───── INFORMATION SHOWN
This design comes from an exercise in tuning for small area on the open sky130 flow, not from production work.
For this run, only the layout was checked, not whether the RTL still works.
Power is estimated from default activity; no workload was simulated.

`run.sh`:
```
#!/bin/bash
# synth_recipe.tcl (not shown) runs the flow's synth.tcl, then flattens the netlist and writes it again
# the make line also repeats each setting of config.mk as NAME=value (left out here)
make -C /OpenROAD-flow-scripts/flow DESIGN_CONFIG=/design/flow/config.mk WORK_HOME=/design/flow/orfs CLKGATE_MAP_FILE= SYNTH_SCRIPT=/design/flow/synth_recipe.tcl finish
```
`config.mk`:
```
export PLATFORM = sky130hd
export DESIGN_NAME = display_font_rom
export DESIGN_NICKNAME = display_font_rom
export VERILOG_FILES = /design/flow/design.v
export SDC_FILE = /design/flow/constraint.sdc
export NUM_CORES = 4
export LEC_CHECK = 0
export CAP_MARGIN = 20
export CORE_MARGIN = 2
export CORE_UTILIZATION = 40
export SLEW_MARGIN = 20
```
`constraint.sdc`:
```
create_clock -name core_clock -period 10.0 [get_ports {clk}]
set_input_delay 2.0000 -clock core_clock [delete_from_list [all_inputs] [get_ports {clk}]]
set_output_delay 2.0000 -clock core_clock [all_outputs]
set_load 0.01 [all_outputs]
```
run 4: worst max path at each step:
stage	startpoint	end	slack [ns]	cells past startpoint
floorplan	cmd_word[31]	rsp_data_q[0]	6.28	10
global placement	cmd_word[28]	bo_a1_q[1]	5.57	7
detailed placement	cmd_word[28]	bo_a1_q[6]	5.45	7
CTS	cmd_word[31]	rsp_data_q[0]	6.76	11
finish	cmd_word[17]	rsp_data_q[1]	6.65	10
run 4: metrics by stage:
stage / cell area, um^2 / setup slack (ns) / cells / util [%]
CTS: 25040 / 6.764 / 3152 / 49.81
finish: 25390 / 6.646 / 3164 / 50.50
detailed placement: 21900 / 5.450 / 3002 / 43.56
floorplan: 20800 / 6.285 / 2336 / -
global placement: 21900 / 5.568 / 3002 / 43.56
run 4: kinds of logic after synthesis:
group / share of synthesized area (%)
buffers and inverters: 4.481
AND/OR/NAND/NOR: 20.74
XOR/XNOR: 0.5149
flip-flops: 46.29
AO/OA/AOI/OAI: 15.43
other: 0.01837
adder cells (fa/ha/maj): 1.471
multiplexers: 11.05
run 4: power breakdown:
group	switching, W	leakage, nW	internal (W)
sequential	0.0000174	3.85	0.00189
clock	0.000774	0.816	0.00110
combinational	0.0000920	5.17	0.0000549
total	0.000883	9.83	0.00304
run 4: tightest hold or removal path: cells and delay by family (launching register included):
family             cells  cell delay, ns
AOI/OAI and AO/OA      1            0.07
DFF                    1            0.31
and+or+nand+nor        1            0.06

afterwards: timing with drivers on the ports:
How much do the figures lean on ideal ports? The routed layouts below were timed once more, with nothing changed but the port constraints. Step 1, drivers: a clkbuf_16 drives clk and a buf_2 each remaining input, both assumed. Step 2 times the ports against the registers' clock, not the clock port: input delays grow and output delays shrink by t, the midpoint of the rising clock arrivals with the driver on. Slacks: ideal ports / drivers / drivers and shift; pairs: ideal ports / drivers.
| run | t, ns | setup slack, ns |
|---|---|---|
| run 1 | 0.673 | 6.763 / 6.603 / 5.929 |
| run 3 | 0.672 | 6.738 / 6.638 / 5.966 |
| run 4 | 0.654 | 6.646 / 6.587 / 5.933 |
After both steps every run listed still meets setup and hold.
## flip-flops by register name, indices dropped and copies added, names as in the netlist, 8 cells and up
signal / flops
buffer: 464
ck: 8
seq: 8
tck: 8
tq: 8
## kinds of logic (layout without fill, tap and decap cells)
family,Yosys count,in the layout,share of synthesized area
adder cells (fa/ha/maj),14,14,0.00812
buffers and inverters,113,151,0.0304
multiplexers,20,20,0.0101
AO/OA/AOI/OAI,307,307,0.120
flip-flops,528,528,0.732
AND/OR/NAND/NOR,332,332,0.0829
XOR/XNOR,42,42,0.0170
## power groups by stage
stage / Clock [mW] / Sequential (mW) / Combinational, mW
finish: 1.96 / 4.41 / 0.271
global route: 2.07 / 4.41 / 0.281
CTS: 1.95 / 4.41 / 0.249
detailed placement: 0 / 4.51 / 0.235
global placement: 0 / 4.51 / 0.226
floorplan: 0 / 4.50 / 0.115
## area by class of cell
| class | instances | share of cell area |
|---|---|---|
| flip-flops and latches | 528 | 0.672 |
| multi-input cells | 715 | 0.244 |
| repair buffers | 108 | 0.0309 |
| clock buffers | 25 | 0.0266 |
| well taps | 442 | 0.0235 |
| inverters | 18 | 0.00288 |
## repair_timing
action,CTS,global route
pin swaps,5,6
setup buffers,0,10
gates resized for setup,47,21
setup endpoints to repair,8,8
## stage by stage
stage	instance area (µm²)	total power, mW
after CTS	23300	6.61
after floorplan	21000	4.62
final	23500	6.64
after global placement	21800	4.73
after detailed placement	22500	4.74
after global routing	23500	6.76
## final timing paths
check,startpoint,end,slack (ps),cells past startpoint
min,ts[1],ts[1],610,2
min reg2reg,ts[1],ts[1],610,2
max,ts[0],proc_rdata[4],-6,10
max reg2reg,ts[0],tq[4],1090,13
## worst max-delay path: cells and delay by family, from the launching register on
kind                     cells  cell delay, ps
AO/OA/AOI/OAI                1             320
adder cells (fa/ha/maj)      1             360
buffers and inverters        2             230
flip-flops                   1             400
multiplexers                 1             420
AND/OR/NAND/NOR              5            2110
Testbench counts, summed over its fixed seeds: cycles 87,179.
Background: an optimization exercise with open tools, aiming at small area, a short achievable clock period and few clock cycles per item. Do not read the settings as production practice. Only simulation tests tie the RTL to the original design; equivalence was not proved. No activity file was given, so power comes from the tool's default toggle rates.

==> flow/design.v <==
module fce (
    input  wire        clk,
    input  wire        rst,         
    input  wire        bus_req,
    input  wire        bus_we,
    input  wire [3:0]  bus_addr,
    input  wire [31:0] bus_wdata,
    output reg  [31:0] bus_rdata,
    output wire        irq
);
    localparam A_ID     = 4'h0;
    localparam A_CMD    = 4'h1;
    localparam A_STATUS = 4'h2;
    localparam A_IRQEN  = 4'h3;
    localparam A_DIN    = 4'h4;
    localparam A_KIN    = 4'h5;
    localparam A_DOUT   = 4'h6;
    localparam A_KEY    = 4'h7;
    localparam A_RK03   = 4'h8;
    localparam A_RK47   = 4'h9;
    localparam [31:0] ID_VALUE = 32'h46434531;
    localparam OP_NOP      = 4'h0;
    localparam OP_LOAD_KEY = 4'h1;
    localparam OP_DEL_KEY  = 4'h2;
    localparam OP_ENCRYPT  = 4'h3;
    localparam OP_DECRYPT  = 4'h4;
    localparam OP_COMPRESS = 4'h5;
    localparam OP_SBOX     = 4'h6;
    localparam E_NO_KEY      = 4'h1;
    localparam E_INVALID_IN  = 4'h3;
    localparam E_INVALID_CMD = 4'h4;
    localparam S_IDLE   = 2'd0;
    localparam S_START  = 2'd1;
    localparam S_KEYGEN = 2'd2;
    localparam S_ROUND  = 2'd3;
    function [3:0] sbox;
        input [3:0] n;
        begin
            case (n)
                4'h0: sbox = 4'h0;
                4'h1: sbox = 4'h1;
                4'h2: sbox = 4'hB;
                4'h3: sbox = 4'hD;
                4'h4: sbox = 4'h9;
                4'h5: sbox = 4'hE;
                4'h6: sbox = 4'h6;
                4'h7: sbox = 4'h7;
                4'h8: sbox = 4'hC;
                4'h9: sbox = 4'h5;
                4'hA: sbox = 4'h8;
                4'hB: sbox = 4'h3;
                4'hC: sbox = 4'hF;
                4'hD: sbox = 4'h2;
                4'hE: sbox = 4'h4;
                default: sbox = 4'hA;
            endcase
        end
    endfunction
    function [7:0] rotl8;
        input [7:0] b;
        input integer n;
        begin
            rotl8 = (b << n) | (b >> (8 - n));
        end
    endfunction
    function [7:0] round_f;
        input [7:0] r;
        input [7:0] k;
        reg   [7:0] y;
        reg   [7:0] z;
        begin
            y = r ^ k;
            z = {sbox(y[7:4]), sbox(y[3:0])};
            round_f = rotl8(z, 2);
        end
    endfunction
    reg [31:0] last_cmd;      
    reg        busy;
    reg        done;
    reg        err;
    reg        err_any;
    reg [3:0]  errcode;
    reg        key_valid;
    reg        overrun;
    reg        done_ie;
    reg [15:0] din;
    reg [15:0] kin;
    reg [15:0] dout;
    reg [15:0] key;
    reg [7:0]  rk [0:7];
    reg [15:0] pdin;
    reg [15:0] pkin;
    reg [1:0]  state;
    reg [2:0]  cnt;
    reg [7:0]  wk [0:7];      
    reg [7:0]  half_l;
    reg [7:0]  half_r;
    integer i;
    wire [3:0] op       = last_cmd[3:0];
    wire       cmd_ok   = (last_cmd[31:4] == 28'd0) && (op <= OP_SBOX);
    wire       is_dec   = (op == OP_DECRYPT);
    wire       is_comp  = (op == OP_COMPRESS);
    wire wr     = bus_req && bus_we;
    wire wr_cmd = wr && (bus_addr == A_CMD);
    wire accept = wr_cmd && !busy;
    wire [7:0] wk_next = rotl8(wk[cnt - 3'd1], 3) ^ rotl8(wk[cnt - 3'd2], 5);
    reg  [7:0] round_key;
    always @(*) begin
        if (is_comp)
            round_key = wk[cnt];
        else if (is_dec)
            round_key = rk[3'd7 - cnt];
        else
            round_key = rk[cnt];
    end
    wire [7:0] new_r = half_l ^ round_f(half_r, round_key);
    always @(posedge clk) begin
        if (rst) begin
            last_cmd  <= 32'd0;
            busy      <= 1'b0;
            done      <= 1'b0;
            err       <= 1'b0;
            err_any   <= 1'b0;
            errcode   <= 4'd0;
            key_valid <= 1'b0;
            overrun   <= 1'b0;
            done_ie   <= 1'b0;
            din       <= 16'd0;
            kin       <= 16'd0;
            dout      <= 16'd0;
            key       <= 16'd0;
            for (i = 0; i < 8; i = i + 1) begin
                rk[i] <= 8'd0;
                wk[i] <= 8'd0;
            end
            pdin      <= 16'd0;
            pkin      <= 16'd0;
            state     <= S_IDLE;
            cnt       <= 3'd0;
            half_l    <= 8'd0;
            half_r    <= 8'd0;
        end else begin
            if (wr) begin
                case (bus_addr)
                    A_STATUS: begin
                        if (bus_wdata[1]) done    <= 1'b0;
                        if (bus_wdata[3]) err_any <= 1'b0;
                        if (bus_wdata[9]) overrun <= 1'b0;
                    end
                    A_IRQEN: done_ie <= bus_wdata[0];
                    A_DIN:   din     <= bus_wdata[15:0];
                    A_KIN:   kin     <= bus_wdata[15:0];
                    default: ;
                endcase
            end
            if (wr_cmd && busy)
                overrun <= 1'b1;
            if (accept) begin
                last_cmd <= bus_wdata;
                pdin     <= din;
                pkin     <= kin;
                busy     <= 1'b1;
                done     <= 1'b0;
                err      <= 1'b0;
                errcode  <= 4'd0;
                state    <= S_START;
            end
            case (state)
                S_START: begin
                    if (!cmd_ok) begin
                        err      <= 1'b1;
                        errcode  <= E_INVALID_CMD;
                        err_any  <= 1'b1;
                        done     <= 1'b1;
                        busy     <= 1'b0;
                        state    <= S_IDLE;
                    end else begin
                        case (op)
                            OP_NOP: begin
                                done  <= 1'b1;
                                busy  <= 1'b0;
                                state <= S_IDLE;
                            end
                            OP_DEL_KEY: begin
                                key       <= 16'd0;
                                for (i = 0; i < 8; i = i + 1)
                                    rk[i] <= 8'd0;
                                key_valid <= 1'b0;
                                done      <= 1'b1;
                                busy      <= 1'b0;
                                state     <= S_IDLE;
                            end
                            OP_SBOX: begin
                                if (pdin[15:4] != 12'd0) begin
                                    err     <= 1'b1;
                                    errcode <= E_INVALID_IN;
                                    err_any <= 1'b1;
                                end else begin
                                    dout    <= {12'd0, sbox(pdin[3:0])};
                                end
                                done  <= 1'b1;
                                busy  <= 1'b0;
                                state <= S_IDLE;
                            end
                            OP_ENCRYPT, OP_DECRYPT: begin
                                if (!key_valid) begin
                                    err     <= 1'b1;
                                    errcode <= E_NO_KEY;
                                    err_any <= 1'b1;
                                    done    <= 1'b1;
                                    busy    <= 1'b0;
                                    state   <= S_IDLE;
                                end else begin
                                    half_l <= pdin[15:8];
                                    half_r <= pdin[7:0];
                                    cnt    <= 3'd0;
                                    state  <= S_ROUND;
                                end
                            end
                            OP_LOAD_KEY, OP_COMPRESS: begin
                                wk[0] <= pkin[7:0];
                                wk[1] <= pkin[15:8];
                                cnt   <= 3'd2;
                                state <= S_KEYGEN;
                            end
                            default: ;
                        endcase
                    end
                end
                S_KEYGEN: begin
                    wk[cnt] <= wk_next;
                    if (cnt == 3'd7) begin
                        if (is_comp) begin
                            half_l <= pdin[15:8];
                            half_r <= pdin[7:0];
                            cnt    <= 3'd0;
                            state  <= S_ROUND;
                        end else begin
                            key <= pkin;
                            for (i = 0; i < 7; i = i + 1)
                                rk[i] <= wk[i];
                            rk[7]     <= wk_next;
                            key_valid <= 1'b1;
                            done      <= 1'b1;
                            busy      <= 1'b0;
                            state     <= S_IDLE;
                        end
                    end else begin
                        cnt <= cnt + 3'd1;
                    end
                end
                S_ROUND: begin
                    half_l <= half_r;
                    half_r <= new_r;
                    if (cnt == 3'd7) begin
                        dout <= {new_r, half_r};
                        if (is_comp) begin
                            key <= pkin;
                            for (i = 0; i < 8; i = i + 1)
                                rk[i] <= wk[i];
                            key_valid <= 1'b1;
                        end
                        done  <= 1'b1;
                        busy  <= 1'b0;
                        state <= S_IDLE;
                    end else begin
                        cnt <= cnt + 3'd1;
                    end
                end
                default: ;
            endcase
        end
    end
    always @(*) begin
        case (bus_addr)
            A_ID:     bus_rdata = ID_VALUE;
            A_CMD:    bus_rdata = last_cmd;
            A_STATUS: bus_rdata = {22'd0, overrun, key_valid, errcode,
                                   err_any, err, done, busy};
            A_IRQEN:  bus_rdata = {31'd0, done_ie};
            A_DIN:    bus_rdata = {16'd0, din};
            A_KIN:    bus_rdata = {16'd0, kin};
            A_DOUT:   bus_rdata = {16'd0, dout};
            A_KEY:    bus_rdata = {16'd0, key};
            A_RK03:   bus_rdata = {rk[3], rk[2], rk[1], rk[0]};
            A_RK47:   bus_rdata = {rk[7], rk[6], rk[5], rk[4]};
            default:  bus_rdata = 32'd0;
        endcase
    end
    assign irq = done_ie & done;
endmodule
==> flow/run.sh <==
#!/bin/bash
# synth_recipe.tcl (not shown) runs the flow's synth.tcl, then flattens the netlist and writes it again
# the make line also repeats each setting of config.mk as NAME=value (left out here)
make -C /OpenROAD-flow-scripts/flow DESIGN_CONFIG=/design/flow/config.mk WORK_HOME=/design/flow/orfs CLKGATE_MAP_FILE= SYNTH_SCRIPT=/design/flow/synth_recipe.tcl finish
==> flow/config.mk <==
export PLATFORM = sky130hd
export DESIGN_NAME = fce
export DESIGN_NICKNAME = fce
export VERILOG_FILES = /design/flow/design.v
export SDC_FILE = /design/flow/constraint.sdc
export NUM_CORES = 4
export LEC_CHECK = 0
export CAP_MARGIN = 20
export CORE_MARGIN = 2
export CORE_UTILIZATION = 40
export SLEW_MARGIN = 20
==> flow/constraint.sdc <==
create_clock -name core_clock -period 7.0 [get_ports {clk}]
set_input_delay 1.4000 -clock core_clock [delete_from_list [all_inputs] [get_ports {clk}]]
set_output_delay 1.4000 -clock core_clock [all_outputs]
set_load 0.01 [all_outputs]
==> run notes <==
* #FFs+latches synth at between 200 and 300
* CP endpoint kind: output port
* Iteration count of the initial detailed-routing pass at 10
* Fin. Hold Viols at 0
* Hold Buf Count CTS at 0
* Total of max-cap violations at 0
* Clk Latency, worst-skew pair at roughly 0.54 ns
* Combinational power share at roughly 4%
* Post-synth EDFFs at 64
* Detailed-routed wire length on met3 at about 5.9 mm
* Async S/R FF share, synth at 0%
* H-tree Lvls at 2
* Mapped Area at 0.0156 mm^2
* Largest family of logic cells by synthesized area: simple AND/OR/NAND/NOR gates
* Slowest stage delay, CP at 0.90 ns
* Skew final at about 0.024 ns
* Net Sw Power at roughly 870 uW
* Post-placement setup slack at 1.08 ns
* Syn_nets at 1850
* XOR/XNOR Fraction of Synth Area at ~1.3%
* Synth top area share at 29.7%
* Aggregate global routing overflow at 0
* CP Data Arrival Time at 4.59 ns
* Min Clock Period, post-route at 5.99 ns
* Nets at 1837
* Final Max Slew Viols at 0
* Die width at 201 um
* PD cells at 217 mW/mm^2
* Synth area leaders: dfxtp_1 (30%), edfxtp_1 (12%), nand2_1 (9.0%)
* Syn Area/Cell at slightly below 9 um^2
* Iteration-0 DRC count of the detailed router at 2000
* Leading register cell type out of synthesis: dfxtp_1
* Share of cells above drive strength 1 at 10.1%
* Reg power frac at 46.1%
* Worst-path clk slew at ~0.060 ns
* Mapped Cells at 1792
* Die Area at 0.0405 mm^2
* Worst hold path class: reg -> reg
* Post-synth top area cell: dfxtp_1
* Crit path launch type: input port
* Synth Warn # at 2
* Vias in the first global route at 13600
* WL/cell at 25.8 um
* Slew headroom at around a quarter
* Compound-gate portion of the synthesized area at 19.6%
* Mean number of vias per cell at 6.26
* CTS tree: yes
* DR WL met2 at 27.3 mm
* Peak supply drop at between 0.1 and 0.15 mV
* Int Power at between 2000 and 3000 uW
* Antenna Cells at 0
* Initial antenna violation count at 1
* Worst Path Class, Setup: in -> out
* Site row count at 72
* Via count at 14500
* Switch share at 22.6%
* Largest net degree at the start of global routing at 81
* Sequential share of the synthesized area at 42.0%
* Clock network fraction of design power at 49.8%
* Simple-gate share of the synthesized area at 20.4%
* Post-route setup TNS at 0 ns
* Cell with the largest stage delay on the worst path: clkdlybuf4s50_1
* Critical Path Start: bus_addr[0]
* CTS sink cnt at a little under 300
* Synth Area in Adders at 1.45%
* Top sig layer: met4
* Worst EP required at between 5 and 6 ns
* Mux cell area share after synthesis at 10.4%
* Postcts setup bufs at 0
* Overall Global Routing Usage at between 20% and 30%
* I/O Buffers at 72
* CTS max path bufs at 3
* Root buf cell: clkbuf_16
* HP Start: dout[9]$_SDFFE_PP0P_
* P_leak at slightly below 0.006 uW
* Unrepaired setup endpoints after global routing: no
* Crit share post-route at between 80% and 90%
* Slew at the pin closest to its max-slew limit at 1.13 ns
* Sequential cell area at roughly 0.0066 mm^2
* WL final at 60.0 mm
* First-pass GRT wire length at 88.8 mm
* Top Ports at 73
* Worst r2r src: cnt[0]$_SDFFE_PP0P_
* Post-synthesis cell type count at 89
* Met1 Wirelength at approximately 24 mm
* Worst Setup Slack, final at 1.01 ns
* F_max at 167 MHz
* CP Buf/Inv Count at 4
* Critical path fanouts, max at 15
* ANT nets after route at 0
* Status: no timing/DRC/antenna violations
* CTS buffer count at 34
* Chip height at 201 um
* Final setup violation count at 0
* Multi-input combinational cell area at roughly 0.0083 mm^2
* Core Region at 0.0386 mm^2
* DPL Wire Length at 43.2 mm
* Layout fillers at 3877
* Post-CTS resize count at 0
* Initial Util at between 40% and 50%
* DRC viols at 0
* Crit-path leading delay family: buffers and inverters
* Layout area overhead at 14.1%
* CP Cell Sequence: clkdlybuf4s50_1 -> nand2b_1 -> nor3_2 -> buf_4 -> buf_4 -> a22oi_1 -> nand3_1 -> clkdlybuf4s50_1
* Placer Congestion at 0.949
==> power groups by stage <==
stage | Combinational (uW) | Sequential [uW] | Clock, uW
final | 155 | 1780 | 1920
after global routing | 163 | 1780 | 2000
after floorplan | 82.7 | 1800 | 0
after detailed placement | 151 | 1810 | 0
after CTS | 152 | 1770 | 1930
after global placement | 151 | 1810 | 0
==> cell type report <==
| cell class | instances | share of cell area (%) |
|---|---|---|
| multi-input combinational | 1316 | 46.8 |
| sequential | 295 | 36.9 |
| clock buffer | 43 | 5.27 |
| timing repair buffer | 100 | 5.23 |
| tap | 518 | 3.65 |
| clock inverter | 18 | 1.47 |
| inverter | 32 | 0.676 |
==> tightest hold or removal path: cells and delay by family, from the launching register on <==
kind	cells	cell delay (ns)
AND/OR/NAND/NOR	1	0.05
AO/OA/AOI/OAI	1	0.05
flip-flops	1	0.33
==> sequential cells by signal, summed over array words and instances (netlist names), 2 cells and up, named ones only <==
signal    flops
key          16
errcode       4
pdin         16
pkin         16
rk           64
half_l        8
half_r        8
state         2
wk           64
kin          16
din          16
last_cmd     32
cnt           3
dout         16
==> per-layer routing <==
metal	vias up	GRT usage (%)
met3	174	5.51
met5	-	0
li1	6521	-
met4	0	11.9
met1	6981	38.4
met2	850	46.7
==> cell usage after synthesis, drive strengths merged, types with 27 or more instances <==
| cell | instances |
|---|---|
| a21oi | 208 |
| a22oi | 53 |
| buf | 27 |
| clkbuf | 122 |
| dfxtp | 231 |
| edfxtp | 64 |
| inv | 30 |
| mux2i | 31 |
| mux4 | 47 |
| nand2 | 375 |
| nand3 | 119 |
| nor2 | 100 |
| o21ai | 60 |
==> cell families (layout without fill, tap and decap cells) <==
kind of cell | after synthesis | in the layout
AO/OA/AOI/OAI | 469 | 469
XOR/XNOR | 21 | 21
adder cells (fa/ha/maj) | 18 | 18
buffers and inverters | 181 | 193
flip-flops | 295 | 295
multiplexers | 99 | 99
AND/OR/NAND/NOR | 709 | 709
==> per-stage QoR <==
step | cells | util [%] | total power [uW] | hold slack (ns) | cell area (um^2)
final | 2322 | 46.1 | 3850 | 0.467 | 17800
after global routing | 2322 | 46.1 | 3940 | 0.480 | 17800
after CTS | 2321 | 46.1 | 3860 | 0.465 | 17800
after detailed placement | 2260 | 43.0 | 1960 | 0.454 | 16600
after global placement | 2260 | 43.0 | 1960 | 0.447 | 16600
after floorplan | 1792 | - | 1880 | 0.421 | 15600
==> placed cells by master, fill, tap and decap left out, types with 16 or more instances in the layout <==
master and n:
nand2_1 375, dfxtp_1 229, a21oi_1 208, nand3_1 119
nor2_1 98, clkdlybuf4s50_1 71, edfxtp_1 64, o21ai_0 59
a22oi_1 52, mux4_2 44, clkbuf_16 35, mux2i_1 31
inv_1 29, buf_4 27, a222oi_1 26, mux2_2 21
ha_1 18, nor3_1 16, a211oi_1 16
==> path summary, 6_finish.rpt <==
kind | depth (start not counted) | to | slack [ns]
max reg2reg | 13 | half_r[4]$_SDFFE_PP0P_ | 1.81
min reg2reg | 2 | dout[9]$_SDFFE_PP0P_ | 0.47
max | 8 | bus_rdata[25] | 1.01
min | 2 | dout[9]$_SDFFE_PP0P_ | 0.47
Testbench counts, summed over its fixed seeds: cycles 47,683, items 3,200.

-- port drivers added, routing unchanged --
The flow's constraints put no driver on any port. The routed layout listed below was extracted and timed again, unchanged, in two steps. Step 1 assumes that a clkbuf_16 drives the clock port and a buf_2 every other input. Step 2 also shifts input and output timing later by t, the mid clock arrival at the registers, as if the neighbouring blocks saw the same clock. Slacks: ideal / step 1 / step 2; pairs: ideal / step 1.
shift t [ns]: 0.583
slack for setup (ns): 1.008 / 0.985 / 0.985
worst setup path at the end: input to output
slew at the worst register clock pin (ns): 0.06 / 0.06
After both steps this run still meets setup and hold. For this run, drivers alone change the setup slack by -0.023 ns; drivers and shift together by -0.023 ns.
──────────
Using the entries above, output exactly the lines between the line holding "## flip-flops by" and the line holding "global route: 2.07 / 4.41 / 0.281", end lines included, and nothing more.

## flip-flops by register name, indices dropped and copies added, names as in the netlist, 8 cells and up
signal / flops
buffer: 464
ck: 8
seq: 8
tck: 8
tq: 8
## kinds of logic (layout without fill, tap and decap cells)
family,Yosys count,in the layout,share of synthesized area
adder cells (fa/ha/maj),14,14,0.00812
buffers and inverters,113,151,0.0304
multiplexers,20,20,0.0101
AO/OA/AOI/OAI,307,307,0.120
flip-flops,528,528,0.732
AND/OR/NAND/NOR,332,332,0.0829
XOR/XNOR,42,42,0.0170
## power groups by stage
stage / Clock [mW] / Sequential (mW) / Combinational, mW
finish: 1.96 / 4.41 / 0.271
global route: 2.07 / 4.41 / 0.281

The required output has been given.